_Brief:_
Your task is to output the data exactly as it stands.

___

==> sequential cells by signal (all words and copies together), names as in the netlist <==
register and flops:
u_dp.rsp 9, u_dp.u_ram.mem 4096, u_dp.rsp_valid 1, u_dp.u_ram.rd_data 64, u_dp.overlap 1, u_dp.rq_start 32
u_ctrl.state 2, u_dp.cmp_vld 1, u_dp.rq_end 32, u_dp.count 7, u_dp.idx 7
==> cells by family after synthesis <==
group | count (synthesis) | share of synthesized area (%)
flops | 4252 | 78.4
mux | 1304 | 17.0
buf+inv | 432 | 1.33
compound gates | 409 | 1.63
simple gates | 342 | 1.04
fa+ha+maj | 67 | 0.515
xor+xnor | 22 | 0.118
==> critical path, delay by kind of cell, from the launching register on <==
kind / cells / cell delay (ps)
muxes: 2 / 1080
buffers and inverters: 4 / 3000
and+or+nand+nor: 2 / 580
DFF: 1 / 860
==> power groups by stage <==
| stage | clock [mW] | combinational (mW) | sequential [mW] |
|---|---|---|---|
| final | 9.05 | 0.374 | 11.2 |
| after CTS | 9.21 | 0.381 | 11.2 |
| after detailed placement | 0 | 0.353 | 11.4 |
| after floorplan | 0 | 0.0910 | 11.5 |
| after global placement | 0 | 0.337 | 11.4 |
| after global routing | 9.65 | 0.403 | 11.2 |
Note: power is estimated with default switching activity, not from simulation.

___

_Output below:_
==> sequential cells by signal (all words and copies together), names as in the netlist <==
register and flops:
u_dp.rsp 9, u_dp.u_ram.mem 4096, u_dp.rsp_valid 1, u_dp.u_ram.rd_data 64, u_dp.overlap 1, u_dp.rq_start 32
u_ctrl.state 2, u_dp.cmp_vld 1, u_dp.rq_end 32, u_dp.count 7, u_dp.idx 7
==> cells by family after synthesis <==
group | count (synthesis) | share of synthesized area (%)
flops | 4252 | 78.4
mux | 1304 | 17.0
buf+inv | 432 | 1.33
compound gates | 409 | 1.63
simple gates | 342 | 1.04
fa+ha+maj | 67 | 0.515
xor+xnor | 22 | 0.118
==> critical path, delay by kind of cell, from the launching register on <==
kind / cells / cell delay (ps)
muxes: 2 / 1080
buffers and inverters: 4 / 3000
and+or+nand+nor: 2 / 580
DFF: 1 / 860
==> power groups by stage <==
| stage | clock [mW] | combinational (mW) | sequential [mW] |
|---|---|---|---|
| final | 9.05 | 0.374 | 11.2 |
| after CTS | 9.21 | 0.381 | 11.2 |
| after detailed placement | 0 | 0.353 | 11.4 |
| after floorplan | 0 | 0.0910 | 11.5 |
| after global placement | 0 | 0.337 | 11.4 |
| after global routing | 9.65 | 0.403 | 11.2 |
Note: power is estimated with default switching activity, not from simulation.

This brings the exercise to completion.